My idea was to apply it to the wall mostly, but the chair tipped, and so I papered the piano and my wife on the way down (Page 36)
I took a tape-measure and sized the walls.
Next I began to prepare the paste and cook some in a large milk-pan. It looked very repulsive indeed, but it looked so much better than it smelled, that I did not mind. Then I put about five cents' worth of it on one roll of paper, and got up on a chair to begin. My idea was to apply it to the wall mostly, but the chair tipped, and so I papered the piano and my wife on the way down. My wife gasped for breath, but soon tore a hole through the paper so she could breathe, and then she laughed at me. That is the reason I took another end of the paper and repapered her face. I can not bear to have any one laugh at me when I am myself unhappy.
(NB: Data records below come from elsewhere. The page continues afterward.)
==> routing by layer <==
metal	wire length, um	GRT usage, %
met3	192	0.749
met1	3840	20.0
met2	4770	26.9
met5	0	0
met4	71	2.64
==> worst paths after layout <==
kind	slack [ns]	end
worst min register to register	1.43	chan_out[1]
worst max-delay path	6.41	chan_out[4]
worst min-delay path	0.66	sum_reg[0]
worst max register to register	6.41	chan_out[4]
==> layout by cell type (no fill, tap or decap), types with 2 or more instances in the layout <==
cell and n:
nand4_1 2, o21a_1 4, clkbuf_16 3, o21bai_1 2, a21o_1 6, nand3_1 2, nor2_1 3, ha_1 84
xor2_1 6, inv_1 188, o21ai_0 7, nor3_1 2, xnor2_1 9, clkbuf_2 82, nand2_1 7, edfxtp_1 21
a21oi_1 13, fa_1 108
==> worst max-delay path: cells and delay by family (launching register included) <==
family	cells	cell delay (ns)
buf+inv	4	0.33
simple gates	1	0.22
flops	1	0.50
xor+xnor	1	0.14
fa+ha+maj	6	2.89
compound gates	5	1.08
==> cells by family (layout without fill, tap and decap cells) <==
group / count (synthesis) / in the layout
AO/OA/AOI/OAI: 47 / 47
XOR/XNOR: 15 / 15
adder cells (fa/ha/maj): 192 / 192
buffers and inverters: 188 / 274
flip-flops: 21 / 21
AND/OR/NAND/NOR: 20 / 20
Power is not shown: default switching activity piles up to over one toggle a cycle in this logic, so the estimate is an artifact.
<file path="src/hdl/tsd_pkg.sv">
package tsd_pkg;

    // Field widths.
    localparam int DATA_W    = 32;
    localparam int PHYS_W    = 29;
    localparam int HITS_W    = 2;
    localparam int CFG_IDX_W = 3;

    typedef logic [DATA_W-1:0] t_data;
    typedef logic [PHYS_W-1:0] t_phys;
    typedef logic [HITS_W-1:0] t_hits;
    typedef logic [CFG_IDX_W-1:0] t_cfg_idx;

    // Hit count at which a tracker counts as a stream.
    localparam t_hits HITS_MAX = 2'd2;
    localparam t_hits HITS_ONE = 2'd1;
    localparam t_hits HITS_EMPTY = 2'd0;

    // Configuration register indexes.
    localparam t_cfg_idx CFG_LOW_DEST    = 3'd0;
    localparam t_cfg_idx CFG_MATCH_SIZE  = 3'd1;
    localparam t_cfg_idx CFG_WINDOW_LOW  = 3'd2;
    localparam t_cfg_idx CFG_WINDOW_HIGH = 3'd3;

    // Configuration reset values.
    localparam logic  RST_LOW_DEST    = 1'b0;
    localparam t_data RST_MATCH_SIZE  = 32'd1024;
    localparam t_phys RST_WINDOW_LOW  = 29'h0c20_0000;
    localparam t_phys RST_WINDOW_HIGH = 29'h0d00_0000;

endpackage

</file>
<file path="src/hdl/transfer_stream_detector_top.sv">
// Sequence: after a transfer is accepted, a check step filters it; a request that passes
// scans one tracker entry per cycle through the single entry comparator and the one read
// port of the tracker memory, a fill step writes an entry on a miss, and the done step
// presents the result once the output register is free.
// Requests: one at a time; the next is taken once the result is in the output register.
// Reset (synchronous): control, hit counters and configuration registers reset; no sweep.
module transfer_stream_detector_top #(
    parameter int ENTRIES = 8
) (
    input  logic                      i_clk,
    input  logic                      i_rst_n,
    // Configuration write port.
    input  logic                      i_cfg_we,
    input  tsd_pkg::t_cfg_idx         i_cfg_index,
    input  tsd_pkg::t_data            i_cfg_data,
    // Request channel.
    input  logic                      i_in_valid,
    output logic                      o_in_stall,
    input  tsd_pkg::t_data            i_dest_addr,
    input  tsd_pkg::t_data            i_transfer_size,
    input  tsd_pkg::t_data            i_read_offset,
    // Result channel.
    output logic                      o_out_valid,
    input  logic                      i_out_stall,
    output logic                      o_is_stream
);
    import tsd_pkg::*;

    localparam int IDX_W = (ENTRIES > 1) ? $clog2(ENTRIES) : 1;
    localparam logic [IDX_W-1:0] LAST_IDX = IDX_W'(ENTRIES - 1);

    localparam logic [2:0] S_IDLE  = 3'd0;
    localparam logic [2:0] S_CHECK = 3'd1;
    localparam logic [2:0] S_SCAN  = 3'd2;
    localparam logic [2:0] S_FILL  = 3'd3;
    localparam logic [2:0] S_DONE  = 3'd4;

    // Configuration registers.
    logic  r_low_dest;
    t_data r_match_size;
    t_phys r_window_low;
    t_phys r_window_high;

    // Sequencer and request registers.
    logic [2:0]       r_state, n_state;
    logic [IDX_W-1:0] r_idx, n_idx;
    logic [IDX_W-1:0] r_slot, n_slot;
    logic             r_have, n_have;
    logic [IDX_W-1:0] r_fp, n_fp;
    logic             r_res, n_res;
    t_data            r_dest;
    t_data            r_size;
    t_data            r_off;
    logic             r_out_valid;
    logic             r_out_stream;

    // Tracker storage: hit counters in flops, the rest in memory.
    t_hits r_hits [ENTRIES];
    t_phys mem_dest [ENTRIES];
    t_data mem_size [ENTRIES];
    t_data mem_off  [ENTRIES];
    t_phys r_rd_dest;
    t_data r_rd_size;
    t_data r_rd_off;

    logic             w_all_en;
    logic             w_off_en;
    logic             hits_we;
    t_hits            hits_wdata;
    logic [IDX_W-1:0] w_addr;

    t_phys            phys;
    t_hits            cur_hits;
    t_hits            inc_hits;
    logic             ent_match;
    logic             cand;
    logic             in_xfer;
    logic             out_free;

    assign in_xfer  = i_in_valid && !o_in_stall;
    assign out_free = !r_out_valid || !i_out_stall;
    assign phys     = r_dest[PHYS_W-1:0];
    assign cur_hits = r_hits[r_idx];
    assign inc_hits = (cur_hits < HITS_MAX) ? cur_hits + 1'b1 : cur_hits;
    assign ent_match = (cur_hits != HITS_EMPTY) && (r_rd_dest == phys) && (r_rd_size == r_size);
    assign cand = !r_have && (cur_hits < HITS_MAX);
    assign w_addr = (r_state == S_FILL) ? r_slot : r_idx;

    // Sequencer: filter the request, scan one entry per cycle when it passes, fill on a miss.
    always_comb begin
        n_state    = r_state;
        n_idx      = r_idx;
        n_slot     = r_slot;
        n_have     = r_have;
        n_fp       = r_fp;
        n_res      = r_res;
        w_all_en   = 1'b0;
        w_off_en   = 1'b0;
        hits_we    = 1'b0;
        hits_wdata = inc_hits;
        unique case (r_state)
            S_IDLE: begin
                if (in_xfer) begin
                    n_state = S_CHECK;
                end
            end
            S_CHECK: begin
                n_idx  = '0;
                n_have = 1'b0;
                n_res  = 1'b0;
                if (r_dest[DATA_W-1:DATA_W-8] == 8'd0) begin
                    n_res   = r_low_dest;
                    n_state = S_DONE;
                end else if (r_size != r_match_size || phys < r_window_low ||
                             phys >= r_window_high) begin
                    n_state = S_DONE;
                end else begin
                    n_state = S_SCAN;
                end
            end
            S_SCAN: begin
                if (ent_match) begin
                    n_state = S_DONE;
                    if (r_rd_off == r_off) begin
                        n_res = 1'b0;
                    end else begin
                        w_off_en = 1'b1;
                        hits_we  = 1'b1;
                        n_res    = (inc_hits >= HITS_MAX);
                    end
                end else if (cur_hits == HITS_EMPTY) begin
                    n_slot  = r_idx;
                    n_state = S_FILL;
                end else begin
                    if (cand) begin
                        n_slot = r_idx;
                        n_have = 1'b1;
                    end
                    if (r_idx == LAST_IDX) begin
                        // No free or young entry: take the round-robin victim.
                        if (!r_have && !cand) begin
                            n_slot = r_fp;
                            n_fp   = (r_fp == LAST_IDX) ? '0 : r_fp + 1'b1;
                        end
                        n_state = S_FILL;
                    end else begin
                        n_idx = r_idx + 1'b1;
                    end
                end
            end
            S_FILL: begin
                w_all_en   = 1'b1;
                hits_we    = 1'b1;
                hits_wdata = HITS_ONE;
                n_res      = 1'b0;
                n_state    = S_DONE;
            end
            S_DONE: begin
                if (out_free) begin
                    n_state = S_IDLE;
                end
            end
            default: begin
                n_state = S_IDLE;
            end
        endcase
    end

    assign o_in_stall = (r_state != S_IDLE);

    // Control registers.
    always_ff @(posedge i_clk) begin
        if (!i_rst_n) begin
            r_state     <= S_IDLE;
            r_idx       <= '0;
            r_slot      <= '0;
            r_have      <= 1'b0;
            r_fp        <= '0;
            r_res       <= 1'b0;
            r_out_valid <= 1'b0;
        end else begin
            r_state <= n_state;
            r_idx   <= n_idx;
            r_slot  <= n_slot;
            r_have  <= n_have;
            r_fp    <= n_fp;
            r_res   <= n_res;
            if (r_state == S_DONE && out_free) begin
                r_out_valid <= 1'b1;
            end else if (!i_out_stall) begin
                r_out_valid <= 1'b0;
            end
        end
    end

    // Request capture and result register.
    always_ff @(posedge i_clk) begin
        if (in_xfer) begin
            r_dest <= i_dest_addr;
            r_size <= i_transfer_size;
            r_off  <= i_read_offset;
        end
        if (r_state == S_DONE && out_free) begin
            r_out_stream <= r_res;
        end
    end

    assign o_out_valid = r_out_valid;
    assign o_is_stream = r_out_stream;

    // Hit counters; zero marks an empty entry.
    always_ff @(posedge i_clk) begin
        if (!i_rst_n) begin
            for (int i = 0; i < ENTRIES; i++) begin
                r_hits[i] <= HITS_EMPTY;
            end
        end else if (hits_we) begin
            r_hits[w_addr] <= hits_wdata;
        end
    end

    // Tracker memory: one write port, one registered read port addressed ahead.
    always_ff @(posedge i_clk) begin
        if (w_all_en) begin
            mem_dest[w_addr] <= phys;
            mem_size[w_addr] <= r_size;
        end
        if (w_all_en || w_off_en) begin
            mem_off[w_addr] <= r_off;
        end
        r_rd_dest <= mem_dest[n_idx];
        r_rd_size <= mem_size[n_idx];
        r_rd_off  <= mem_off[n_idx];
    end

    // Configuration writes; unknown indexes are dropped.
    always_ff @(posedge i_clk) begin
        if (!i_rst_n) begin
            r_low_dest    <= RST_LOW_DEST;
            r_match_size  <= RST_MATCH_SIZE;
            r_window_low  <= RST_WINDOW_LOW;
            r_window_high <= RST_WINDOW_HIGH;
        end else if (i_cfg_we) begin
            unique case (i_cfg_index)
                CFG_LOW_DEST:    r_low_dest    <= i_cfg_data[0];
                CFG_MATCH_SIZE:  r_match_size  <= i_cfg_data;
                CFG_WINDOW_LOW:  r_window_low  <= i_cfg_data[PHYS_W-1:0];
                CFG_WINDOW_HIGH: r_window_high <= i_cfg_data[PHYS_W-1:0];
                default: begin
                end
            endcase
        end
    end

    // An accepted transfer always moves the sequencer into the check step.
    a_accept_check: assert property (@(posedge i_clk) disable iff (!i_rst_n)
        in_xfer |=> (r_state == S_CHECK))
        else $error("accepted transfer did not start a check");

    // A new result appears only out of the done step.
    a_result_source: assert property (@(posedge i_clk) disable iff (!i_rst_n)
        $rose(r_out_valid) |-> $past(r_state == S_DONE))
        else $error("result raised outside the done step");

    // The scan index and the fill slot stay inside the table.
    a_index_range: assert property (@(posedge i_clk) disable iff (!i_rst_n)
        (r_state == S_SCAN || r_state == S_FILL) |-> (r_idx <= LAST_IDX && r_slot <= LAST_IDX))
        else $error("tracker index out of range");

endmodule
</file>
It was good paste, if you merely desired to disfigure a piano or a wife, but otherwise it would not stick at all. I did not like it. I was mad about it. But my wife seemed quite stuck on it. She hasn't got it all out of her hair yet.
Then a man dropped in to see me about some money that I had hoped to pay him that morning, and he said the paste needed more glue and a quart of molasses. I put in some more glue and the last drop of molasses we had in the house. It made a mass which looked like unbaked ginger snaps, and smelled as I imagine the deluge did at low tide.
I next proceeded to paper the room. Sometimes the paper would adhere, and then again it would refrain from adhering. When I got around the room I had gained ground so fast at the top and lost so much time at the bottom of the walls, that I had to put in a wedge of paper two feet wide at the bottom, and tapering to a point at the top, in order to cover the space. This gave the room the appearance of having been toyed with by an impatient cyclone, or an air of inebriety not in keeping with my poor but honest character.
I went to bed very weary, and abraded in places. I had paste in my pockets, and bronze up my nose. In the night I could hear the paper crack. Just as I would get almost to sleep, it would pop. That was because the paper was contracting and trying to bring the dimensions of the room I own to fit it.
In the morning the room had shrunken so that the carpet did not fit, and the paper hung in large molasses-covered welts on the walls. It looked real grotesque. I got a paper-hanger to come and look at it. He did so.